## Instructions for the task
Go through the entries below and report how many lines contain the string "declared". Nothing but the number is wanted.

## Supplied material
= = =

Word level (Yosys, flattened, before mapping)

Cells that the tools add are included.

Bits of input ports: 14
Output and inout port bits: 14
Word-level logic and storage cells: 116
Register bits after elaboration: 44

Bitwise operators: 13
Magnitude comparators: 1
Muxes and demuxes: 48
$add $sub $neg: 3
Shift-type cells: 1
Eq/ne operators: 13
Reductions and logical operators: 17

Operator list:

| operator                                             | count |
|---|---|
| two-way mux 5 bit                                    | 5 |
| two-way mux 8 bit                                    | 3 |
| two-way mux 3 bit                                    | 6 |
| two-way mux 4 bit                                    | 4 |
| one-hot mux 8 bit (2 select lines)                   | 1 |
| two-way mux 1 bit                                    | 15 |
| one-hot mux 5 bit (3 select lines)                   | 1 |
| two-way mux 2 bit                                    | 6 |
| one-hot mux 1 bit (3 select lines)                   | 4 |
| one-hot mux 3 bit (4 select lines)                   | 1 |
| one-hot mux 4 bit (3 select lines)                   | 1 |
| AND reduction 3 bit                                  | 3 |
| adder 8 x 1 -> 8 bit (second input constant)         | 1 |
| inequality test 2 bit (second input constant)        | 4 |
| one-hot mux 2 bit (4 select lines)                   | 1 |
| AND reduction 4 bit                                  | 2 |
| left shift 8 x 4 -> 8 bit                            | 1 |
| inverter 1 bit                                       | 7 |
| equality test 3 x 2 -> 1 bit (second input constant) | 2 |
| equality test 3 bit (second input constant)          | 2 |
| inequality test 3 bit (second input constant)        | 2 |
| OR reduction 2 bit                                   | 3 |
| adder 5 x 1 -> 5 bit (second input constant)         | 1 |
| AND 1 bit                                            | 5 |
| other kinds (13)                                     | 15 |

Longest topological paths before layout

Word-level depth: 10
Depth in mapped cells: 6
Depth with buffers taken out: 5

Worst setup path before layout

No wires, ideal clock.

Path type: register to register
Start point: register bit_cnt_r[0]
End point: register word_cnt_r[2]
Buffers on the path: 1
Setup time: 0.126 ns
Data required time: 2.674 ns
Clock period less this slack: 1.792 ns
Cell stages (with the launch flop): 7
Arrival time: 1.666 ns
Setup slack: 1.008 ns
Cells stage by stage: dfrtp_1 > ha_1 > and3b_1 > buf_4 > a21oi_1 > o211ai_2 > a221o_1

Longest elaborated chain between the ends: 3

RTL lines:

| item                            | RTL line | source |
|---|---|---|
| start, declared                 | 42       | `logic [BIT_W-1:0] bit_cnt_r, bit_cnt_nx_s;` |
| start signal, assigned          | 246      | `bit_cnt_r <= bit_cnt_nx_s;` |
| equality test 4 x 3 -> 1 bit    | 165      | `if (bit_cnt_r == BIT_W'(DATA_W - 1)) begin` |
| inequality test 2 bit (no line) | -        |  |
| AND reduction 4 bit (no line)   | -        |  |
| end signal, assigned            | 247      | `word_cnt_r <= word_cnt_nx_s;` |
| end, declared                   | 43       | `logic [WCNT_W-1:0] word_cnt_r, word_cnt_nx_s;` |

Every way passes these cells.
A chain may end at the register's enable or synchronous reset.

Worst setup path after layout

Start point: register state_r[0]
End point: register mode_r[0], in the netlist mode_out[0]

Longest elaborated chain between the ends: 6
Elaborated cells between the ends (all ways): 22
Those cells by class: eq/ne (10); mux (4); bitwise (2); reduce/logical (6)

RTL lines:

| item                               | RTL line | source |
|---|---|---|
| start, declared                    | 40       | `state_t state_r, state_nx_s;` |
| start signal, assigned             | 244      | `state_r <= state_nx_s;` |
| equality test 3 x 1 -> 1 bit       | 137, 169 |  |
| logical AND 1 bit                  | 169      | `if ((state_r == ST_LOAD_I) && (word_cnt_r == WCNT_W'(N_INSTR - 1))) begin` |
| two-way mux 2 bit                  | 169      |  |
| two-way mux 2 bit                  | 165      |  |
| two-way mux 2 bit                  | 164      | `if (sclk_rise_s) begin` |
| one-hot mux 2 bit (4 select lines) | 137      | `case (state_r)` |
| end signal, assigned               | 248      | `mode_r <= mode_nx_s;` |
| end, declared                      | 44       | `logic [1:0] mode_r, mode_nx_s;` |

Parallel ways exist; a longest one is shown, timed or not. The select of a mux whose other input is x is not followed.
[src/rtl/mux2_rr_arbiter.sv]
// Round-robin arbiter for two packet requesters sharing one 2:1 data mux.
// The grant is held for a whole packet; beats leave through a one-entry registered output slot.
module mux2_rr_arbiter #(
    parameter int unsigned WIDTH     = 8,
    parameter int unsigned MAX_BEATS = 16,
    parameter int unsigned CNT_W     = 5
) (
    input  logic             clk,
    input  logic             rst,
    input  logic             a_valid,
    input  logic [WIDTH-1:0] a_data,
    input  logic             a_last,
    output logic             a_ready,
    input  logic             b_valid,
    input  logic [WIDTH-1:0] b_data,
    input  logic             b_last,
    output logic             b_ready,
    output logic             y_valid,
    output logic [WIDTH-1:0] y_data,
    output logic             y_last,
    input  logic             y_ready,
    output logic             sel,
    output logic             busy,
    output logic             err_overrun
);

    localparam logic [1:0] S_IDLE    = 2'd0;
    localparam logic [1:0] S_GRANT_A = 2'd1;
    localparam logic [1:0] S_GRANT_B = 2'd2;

    localparam logic [CNT_W-1:0] LAST_CNT = CNT_W'(MAX_BEATS - 1);

    logic [1:0]       state;
    logic [1:0]       state_nxt;
    logic             prio;
    logic [CNT_W-1:0] beat_cnt;

    logic             slot_free;
    logic             accept;
    logic             cur_last;
    logic [WIDTH-1:0] cur_data;
    logic             forced;
    logic             pkt_end;

    // Ready depends on the downstream handshake this cycle, so it stays combinational.
    assign slot_free = !y_valid || y_ready;
    assign a_ready   = (state == S_GRANT_A) && slot_free;
    assign b_ready   = (state == S_GRANT_B) && slot_free;

    assign accept   = (a_valid && a_ready) || (b_valid && b_ready);
    assign cur_last = (state == S_GRANT_B) ? b_last : a_last;
    assign cur_data = (state == S_GRANT_B) ? b_data : a_data;
    assign forced   = accept && !cur_last && (beat_cnt == LAST_CNT);
    assign pkt_end  = accept && (cur_last || forced);

    // Next-state: one arbitration cycle in IDLE, grant held until the packet ends.
    always_comb begin
        state_nxt = state;
        case (state)
            S_IDLE: begin
                if (a_valid && (!b_valid || !prio)) begin
                    state_nxt = S_GRANT_A;
                end else if (b_valid) begin
                    state_nxt = S_GRANT_B;
                end
            end
            S_GRANT_A, S_GRANT_B: begin
                if (pkt_end) begin
                    state_nxt = S_IDLE;
                end
            end
            default: state_nxt = S_IDLE;
        endcase
    end

    always_ff @(posedge clk or posedge rst) begin
        if (rst) begin
            state <= S_IDLE;
            sel   <= 1'b0;
            busy  <= 1'b0;
        end else begin
            state <= state_nxt;
            sel   <= (state_nxt == S_GRANT_B);
            busy  <= (state_nxt != S_IDLE);
        end
    end

    // Round-robin priority and per-packet beat count.
    always_ff @(posedge clk or posedge rst) begin
        if (rst) begin
            prio        <= 1'b0;
            beat_cnt    <= '0;
            err_overrun <= 1'b0;
        end else begin
            if (pkt_end) begin
                prio     <= (state == S_GRANT_A);
                beat_cnt <= '0;
            end else if (accept) begin
                beat_cnt <= beat_cnt + CNT_W'(1);
            end
            if (forced) begin
                err_overrun <= 1'b1;
            end
        end
    end

    // Output slot: load on accept, drain on downstream handshake.
    always_ff @(posedge clk or posedge rst) begin
        if (rst) begin
            y_valid <= 1'b0;
            y_data  <= '0;
            y_last  <= 1'b0;
        end else if (accept) begin
            y_valid <= 1'b1;
            y_data  <= cur_data;
            y_last  <= cur_last || forced;
        end else if (y_ready) begin
            y_valid <= 1'b0;
        end
    end

endmodule

[config.mk]
export PLATFORM = sky130hd
export DESIGN_NAME = mux2_rr_arbiter
export DESIGN_NICKNAME = d
export VERILOG_FILES = /design/src/rtl/mux2_rr_arbiter.sv
export SDC_FILE = /design/constraint.sdc
export NUM_CORES = 1
export LEC_CHECK = 0
export BUFFER_PORTS_ARGS = -buffer_cell sky130_fd_sc_hd__buf_2
export CORE_ASPECT_RATIO = 1.4
export CORE_MARGIN = 8
export CORE_UTILIZATION = 48
export DETAILED_ROUTE_END_ITERATION = 16
export PLACE_DENSITY = 0.84
export SETUP_SLACK_MARGIN = 0.4
export SLEW_MARGIN = 10
export SYNTH_ARGS = -nofsm -noshare
export SYNTH_HDL_FRONTEND = slang
export SYNTH_SLANG_ARGS = --single-unit
[constraint.sdc]
create_clock -name clk -period 2.31 [get_ports clk]
set_input_delay 0.693 -clock clk [delete_from_list [all_inputs] [get_ports clk]]
set_output_delay 0.693 -clock clk [all_outputs]
set_load 0.03 [all_outputs]
==> key figures, run 1 <==
Synthesis
  • Synth area leaders: dfrtp_1, mux2i_1, ha_1, nand2_1, o21ai_0
  • Netlist cell types: 32
  • Yosys top cell by area: dfrtp_1
  • Synth Area in Adders: 0.0688
  • Synthesized cell area: 1090 um2
  • Post-synthesis xor/xnor area fraction: 0
  • Gate Count Post-Synth: 102
  • Top-area cell type share of the netlist area: 0.482
  • Simple-Gate Fraction of Synth Area: 0.141
  • Syn nets: 131
  • #FFs+latches synth: 21
  • Main combinational cell family by area after synthesis: compound AO/OA/AOI/OAI gates
  • Synth warn: 0
  • Register area share after synthesis: 0.482
  • Syn_area_per_cell: 10.7 um2
  • Multiplexer share of the synthesized area: 0.0975
  • Compound-cell area share of the yosys netlist: 0.164

Power
  • Pwr dens: 1310 nW/um2
  • Leakage: 0.747 nW
  • Peak supply drop: 642 uV

CTS
  • Clock Latency Late Sink: 300 ps
  • H-tree depth: 1
  • CTS tree: yes
  • Max clock buf depth: 2
  • CTS root buffer: clkbuf_4
  • CTS buffer count: 3
  • Cts hold-fix bufs: 0
  • Reg clk slew, reported paths: 110 ps
  • Sink Count: 21

Critical path
  • Crit path DAT: 1260 ps
  • Largest stage delay on the critical path: 450 ps
  • Critical path's slowest cell: dfrtp_1
  • FF-to-FF End: sel
  • Worst-path fanout max: 3
  • Worst R2R Path Depth: 7
  • Worst Path Buf+Inv: 2
  • Worst setup EP type: output port
  • Setup CP Type: flop to output port
  • WP data required: 1620 ps
  • Worst path top cell family by delay: flip-flops
  • R2r setup slk: 460 ps
  • Crit-path cells: inv_2 > ha_4 > and2_4 > buf_6
  • CP Launch Type: flop
  • FF-to-FF Start: state[0]

Timing
  • RSZ-0062 raised after global routing: true
  • Layout Skew: 1.51 ps
  • Final Max Tran Viols: 0
  • FMAX: 513 MHz
  • Crit path time final: 1950 ps
  • Worst Tran Pin Value: 383 ps
  • Hold slack final: 413 ps
  • Setup violations, final: 0
  • Slew HR: 0.745
  • Final worst path period share: 0.844
  • Fin. Hold Viols: 0
  • Setup tns final: 0 ps

Cells and area
  • Commonest non-fill, non-tap cells in the layout: buf_2, dfrtp_1, buf_4
  • ANT cells: 0
  • FF/Latch Area: 527 um2
  • Area Growth Syn to Fin: 33.8%
  • Final nets: 184
  • Layout cells sized above 1: 0.461
  • Fill count: 161
  • Commonest non-fill, non-tap cell in the layout: buf_2
  • Multi-input logic area: 551 um2

Routing
  • Routed len/inst: 15.4 um
  • Via Count: 959
  • Total Wirelength: 2720 um
  • Initial DRT Pass Iterations: 4
  • Vias per Instance: 5.45
  • DR iter-0 viols: 11
  • DRC: 0
  • Antenna-violating nets left: 0

Place
  • IO Port Bufs: 37
  • GP Congestion: 0.809
  • DPL Wire Length: 1980 um

Die
  • Starting Density: 0.507
  • Core area: 2150 um2
  • Top-Level Pins: 38
  • Rows: 20
  • Die X: 56.3 um
  • Die H: 72.4 um
  • DIE AREA: 4080 um2

Global route
  • Grt ovf: 0
  • First-pass GRT wire length: 4620 um
  • GRT Util Overall: 0.139
  • Largest net degree at the start of global routing: 22
  • Initial antenna violation count: 0
  • Vias in the first global route: 1062

Min path
  • Hold Crit Class: primary input to async pin

Status
  • Status: complete, no violations

Flow run
  • Max Cap Viol: 0
-- where the power goes --
part | internal [mW] | total, mW | switching, mW | leakage (nW)
Clock | 0.0672 | 0.174 | 0.107 | 0.0150
Sequential | 0.525 | 0.625 | 0.100 | 0.263
Combinational | 0.467 | 1.11 | 0.643 | 0.468
Total | 1.06 | 1.91 | 0.850 | 0.747
-- routing by layer --
metal	wire, um	track usage	vias up
met5	0	0	-
met4	66	0.0777	0
met3	187	0.0471	8
met2	1520	0.258	33
met1	947	0.129	460
li1	-	-	458
-- metrics by stage --
stage / total power, mW / instance area (um2) / setup WS, ps / utilization / instances
3_5_place_dp: 1.55 / 1300 / 293 / 0.605 / 161
4_1_cts: 1.88 / 1440 / 362 / 0.671 / 174
5_1_grt: 2.05 / 1460 / 324 / 0.678 / 176
3_3_place_gp: 1.50 / 1300 / 324 / 0.605 / 161
2_1_floorplan: 1.31 / 1090 / 404 / - / 102
6_report: 1.91 / 1460 / 361 / 0.678 / 176
-- worst max path at each step --
stage | startpoint | end | slack (ps) | depth (start not counted)
after floorplan | y_ready | a_ready | 400 | 2
after global placement | y_ready | a_ready | 320 | 4
after detailed placement | y_ready | b_ready | 290 | 4
after CTS | state[1] | a_ready | 360 | 4
after global routing | state[0] | b_ready | 320 | 4
final | state[0] | b_ready | 360 | 4
-- state kept, by name, indices dropped and copies added, names as in the netlist --
name	flops
beat_cnt	5
y_last	1
y_data	8
busy	1
prio	1
state	2
err_overrun	1
y_valid	1
sel	1
-- worst min-delay path: cells and delay by family --
family | cells | cell delay, ps
buf+inv | 3 | 420
-- area by class of cell --
cell class / instances / area share
Multi-Input combinational cell: 72 / 0.377
Sequential cell: 21 / 0.361
Timing Repair Buffer: 52 / 0.213
Tap cell: 22 / 0.0189
Clock buffer: 4 / 0.0180
Inverter: 5 / 0.0129
-- synthesized netlist by cell type --
cell type  count
buf_6          2
and2_2         1
nand2b_1       1
nor3_1         1
ha_1           6
mux2_4         1
a22o_4         1
a21oi_1        1
and2_4         1
o211ai_4       1
and3_1         1
nor2_1         4
o211ai_1       1
a22o_1         1
o22ai_1        1
o2bb2ai_1      1
dfrtp_1       21
nand3_1        3
o21ai_1        7
nand2_1       14
or2_2          1
nand2_2        2
buf_2          2
mux2i_1        8
o21a_1         1
inv_1          5
a31o_1         1
a32oi_1        2
and2_1         1
mux2_1         1
nor3b_2        1
o21ai_0        7
-- cell families (layout without fill, tap and decap cells) --
family / count (synthesis) / in the layout
compound gates: 25 / 25
fa+ha+maj: 6 / 6
buf+inv: 9 / 61
flops: 21 / 21
mux: 10 / 10
simple gates: 31 / 31
-- what timing repair did --
action / CTS / global route
pin swaps: 2 / 0
setup endpoints to repair: 2 / 2
gates cloned: 0 / 0
buffers inserted: 9 / 2
gates resized for setup: 13 / 1
Power figures use the tool's default switching activity.
==> inputs of run 2 (changes only) <==
- ABC_AREA: unset -> 1
- CORE_UTILIZATION: 48 -> 50
- PLACE_DENSITY: 0.84 -> 0.85
- clock period: 2.31 -> 1.9 ns (I/O delays scaled with it)
==> run 2 against run 1 <==
Compared with the run above:
- the flow now finishes with violations (setup timing)
- critical path type unchanged
- worst hold slack worse by 160 ps
- clock power grew 33%
- worst setup slack worse by 380 ps
- sequential power is 34% higher
==> key figures, run 2 <==
CTS
  • CTS tree: yes (unchanged)
  • Sink Count: 21 (unchanged)
  • Cts hold-fix bufs: 0 (unchanged)
  • H-tree depth: 1 (unchanged)
  • CTS buffer count: 3 (unchanged)
  • CTS root buffer: clkbuf_4 (unchanged)
  • Reg clk slew, reported paths: 120 ps (was 110 ps)
  • Clock Latency Late Sink: 330 ps (was 300 ps)
  • Max clock buf depth: 2 (unchanged)

Critical path
  • WP data required: 1330 ps (was 1620 ps)
  • FF-to-FF End: y_data[2] (was sel)
  • CP Depth: 5 (was 4)
  • Largest stage delay on the critical path: 450 ps (about the same)
  • Worst setup EP type: output port (unchanged)
  • Critical path's slowest cell: dfrtp_2 (was dfrtp_1)
  • Worst path top cell family by delay: flip-flops (unchanged)
  • Worst Path Buf+Inv: 3 (was 2)
  • Crit-path cells: inv_2 > ha_4 > inv_6 > a21oi_4 > buf_6 (was inv_2 > ha_4 > and2_4 > buf_6)
  • FF-to-FF Start: state[0] (unchanged)
  • Crit path DAT: 1350 ps (was 1260 ps)
  • CP Launch Type: flop (unchanged)
  • Worst R2R Path Depth: 10 (was 7)
  • Setup CP Type: flop to output port (unchanged)
  • R2r setup slk: 150 ps (was 460 ps)
  • Worst-path fanout max: 10 (was 3)

Power
  • Comb pwr share: 0.674 (was 0.581)
  • Final Total Pwr: 3.28 mW (was 1.91 mW)
  • Pwr dens: 1660 nW/um2 (was 1310 nW/um2)
  • Pint: 1.66 mW (was 1.06 mW)
  • Clock share of power: 0.070 (was 0.091)
  • Seq pwr share: 0.256 (was 0.327)
  • Net Sw Power: 1.61 mW (was 850 uW)
  • Peak supply drop: 1140 uV (was 642 uV)
  • Sw frac: 0.493 (was 0.445)
  • Leakage: 0.929 nW (was 0.747 nW)

Timing
  • FMAX: 522 MHz
  • Worst Tran Pin Value: 337 ps (was 383 ps)
  • Crit path time final: 1920 ps
  • RSZ-0062 raised after global routing: true (unchanged)
  • Layout Skew: 2.24 ps (was 1.51 ps)
  • Final worst path period share: 1.01
  • Setup violations, final: 2 (was 0)
  • Worst setup margin: -17.3 ps (was 361 ps)
  • Final Max Tran Viols: 0 (unchanged)
  • Slew HR: 0.774 (was 0.745)
  • Fin. Hold Viols: 0 (unchanged)
  • Setup tns final: -29.7 ps (was 0 ps)

Place
  • GP Congestion: 0.788 (was 0.809)
  • Place WS: 168 ps (was 293 ps)
  • DPL Wire Length: 1960 um (was 1980 um)
  • IO Port Bufs: 37 (unchanged)
  • Placed cells: 188 (was 161)
  • DP Area: 1430 um2 (was 1300 um2)

Cells and area
  • Fill count: 106 (was 161)
  • Top reg by flops: y_data (unchanged)
  • Area Growth Syn to Fin: 62.2% (was 33.8%)
  • Commonest non-fill, non-tap cell in the layout: nand2_1 (was buf_2)
  • Final nets: 221 (was 184)
  • Commonest non-fill, non-tap cells in the layout: nand2_1, buf_2, dfrtp_1 (was buf_2, dfrtp_1, buf_4)
  • Biggest regs: y_data x8, beat_cnt x5, state x2 (unchanged)
  • Layout cells sized above 1: 0.649 (was 0.461)
  • Fin cells: 214 (was 176)
  • ANT cells: 0 (unchanged)
  • Cell area after layout: 1970 um2 (was 1460 um2)
  • Largest register FFs: 8 (unchanged)

Min path
  • Hold Crit Class: primary input to async pin (unchanged)

Synthesis
  • Gate Count Post-Synth: 129 (was 102)
  • Syn_area_per_cell: 9.42 um2 (was 10.7 um2)
  • Synth area leaders: dfrtp_1, nand2_1, a31oi_2, ha_1, nor2_2 (was dfrtp_1, mux2i_1, ha_1, nand2_1, o21ai_0)
  • Post-synth ARST share: 1.00 (unchanged)
  • Syn nets: 158 (was 131)
  • #FFs+latches synth: 21 (unchanged)
  • Synth warn: 0 (unchanged)
  • Top-area cell type share of the netlist area: 0.433 (was 0.482)
  • Synthesized cell area: 1210 um2 (was 1090 um2)
  • Most common library cells after synthesis: nand2_1, dfrtp_1, inv_1 (was dfrtp_1, nand2_1, mux2i_1)
  • Cell with the most instances after synthesis: nand2_1 (was dfrtp_1)
  • Netlist cell types: 23 (was 32)
  • Number of flops mapped to enable cells by yosys: 0 (unchanged)
  • Predominant post-synthesis flop cell: dfrtp_1 (unchanged)
  • Register area share after synthesis: 0.433 (was 0.482)
  • Yosys top cell by area: dfrtp_1 (unchanged)

Global route
  • Vias in the first global route: 1149 (was 1062)
  • First-pass GRT wire length: 5220 um (was 4620 um)
  • Initial antenna violation count: 0 (unchanged)
  • Grt ovf: 0 (unchanged)
  • Largest net degree at the start of global routing: 22 (unchanged)
  • GRT Util Overall: 0.158 (was 0.139)

Routing
  • Via Count: 1209 (was 959)
  • DRC: 0 (unchanged)
  • Antenna-violating nets left: 0 (unchanged)
  • Total Wirelength: 4420 um (was 2720 um)
  • DR iter-0 viols: 84 (was 11)
  • Routed len/inst: 20.6 um (was 15.4 um)
  • Vias per Instance: 5.65 (was 5.45)
  • Initial DRT Pass Iterations: 4 (unchanged)

Flow run
  • Max Cap Viol: 0 (unchanged)

Status
  • Violated checks: setup timing
  • Status: finished with violations (was complete, no violations)

Die
  • Top-Level Pins: 38 (unchanged)
  • Die H: 74.3 um (was 72.4 um)
  • DIE AREA: 4290 um2 (was 4080 um2)
  • Die X: 57.7 um (was 56.3 um)
  • Starting Density: 0.520 (was 0.507)
  • Core area: 2340 um2 (was 2150 um2)
  • Rows: 21 (was 20)
[run 2: worst max path at each step]
| stage | to | slack [ps] | from |
|---|---|---|---|
| CTS | a_ready | 20 | state[1] |
| floorplan | a_ready | 380 | state[1] |
| global route | a_ready | -60 | state[1] |
| finish | b_ready | -20 | state[0] |
| global placement | b_ready | 220 | state[0] |
| detailed placement | busy | 170 | state[0] |
[run 2: power by group through the flow]
| stage | clock (mW) | sequential [mW] | combinational, mW |
|---|---|---|---|
| 2_1_floorplan | 0 | 1.00 | 0.804 |
| 6_report | 0.231 | 0.838 | 2.21 |
| 3_5_place_dp | 0 | 0.781 | 1.28 |
| 4_1_cts | 0.219 | 0.778 | 1.57 |
| 3_3_place_gp | 0 | 0.766 | 1.24 |
| 5_1_grt | 0.247 | 0.844 | 2.35 |
[run 2: cell type report]
class,instances,area [um2],area share
Multi-Input combinational cell,90,846,0.429
Sequential cell,21,529,0.269
Timing Repair Buffer,59,453,0.230
Inverter,17,86.3,0.0438
Tap cell,23,28.8,0.0146
Clock buffer,3,22.5,0.0114
Clock inverter,1,5.00,0.00254
[run 2: what timing repair did]
| action | in CTS | in global routing |
|---|---|---|
| setup endpoints to repair | 24 | 32 |
| resized for setup | 17 | 70 |
| cloned | 1 | 1 |
| buffers inserted | 11 | 9 |
| pin swaps | 2 | 6 |
| endpoints found under the hold margin | 0 | 0 |
[run 2: cell families (layout without fill, tap and decap cells)]
kind of cell	count (synthesis)	count (layout)	synth area share
DFF	21	21	0.433
and+or+nand+nor	62	64	0.277
buffers and inverters	20	80	0.0875
adders and majority gates	6	6	0.0618
AOI/OAI and AO/OA	20	20	0.141
[run 2: layer usage]
layer	vias to the layer above	share of wire	routed length, um	global-route usage
li1	532	-	-	-
met1	581	0.34	1500	0.154
met2	69	0.51	2240	0.279
met3	27	0.098	431	0.0640
met4	0	0.057	250	0.0902
met5	-	0	0	0
[run 2: metrics by stage]
step | hold WS (ps) | util
3_3_place_gp | 453 | 0.611
3_5_place_dp | 457 | 0.611
2_1_floorplan | 442 | -
4_1_cts | 278 | 0.696
5_1_grt | 272 | 0.843
6_report | 255 | 0.843
[run 2: worst register-to-register path, stage by stage (launching register included)]
cell and delay [ps]:
dfrtp_2 450, inv_2 90, ha_4 170, buf_6 90
buf_6 100, buf_6 120, nand3_4 120, nand2_8 160
buf_12 170, nor2_4 40, a31oi_2 160
==> inputs of run 3 (changes only) <==
- MAX_ROUTING_LAYER: unset -> met4
- PLACE_DENSITY: 0.85 -> 0.75
==> run 3 against run 2 <==
Compared with the run above:
- the run now ends clean
- cell count is 2.8% higher
- largest power group unchanged
- critical endpoint is now a_ready
- clock power hardly changed
- clock skew is 17 ps higher
- sequential cell count stayed put
- worst hold slack better by 53 ps
- count of clock-buffer cells in the layout is 1 higher
- highest routed layer unchanged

= = =

## Response below
4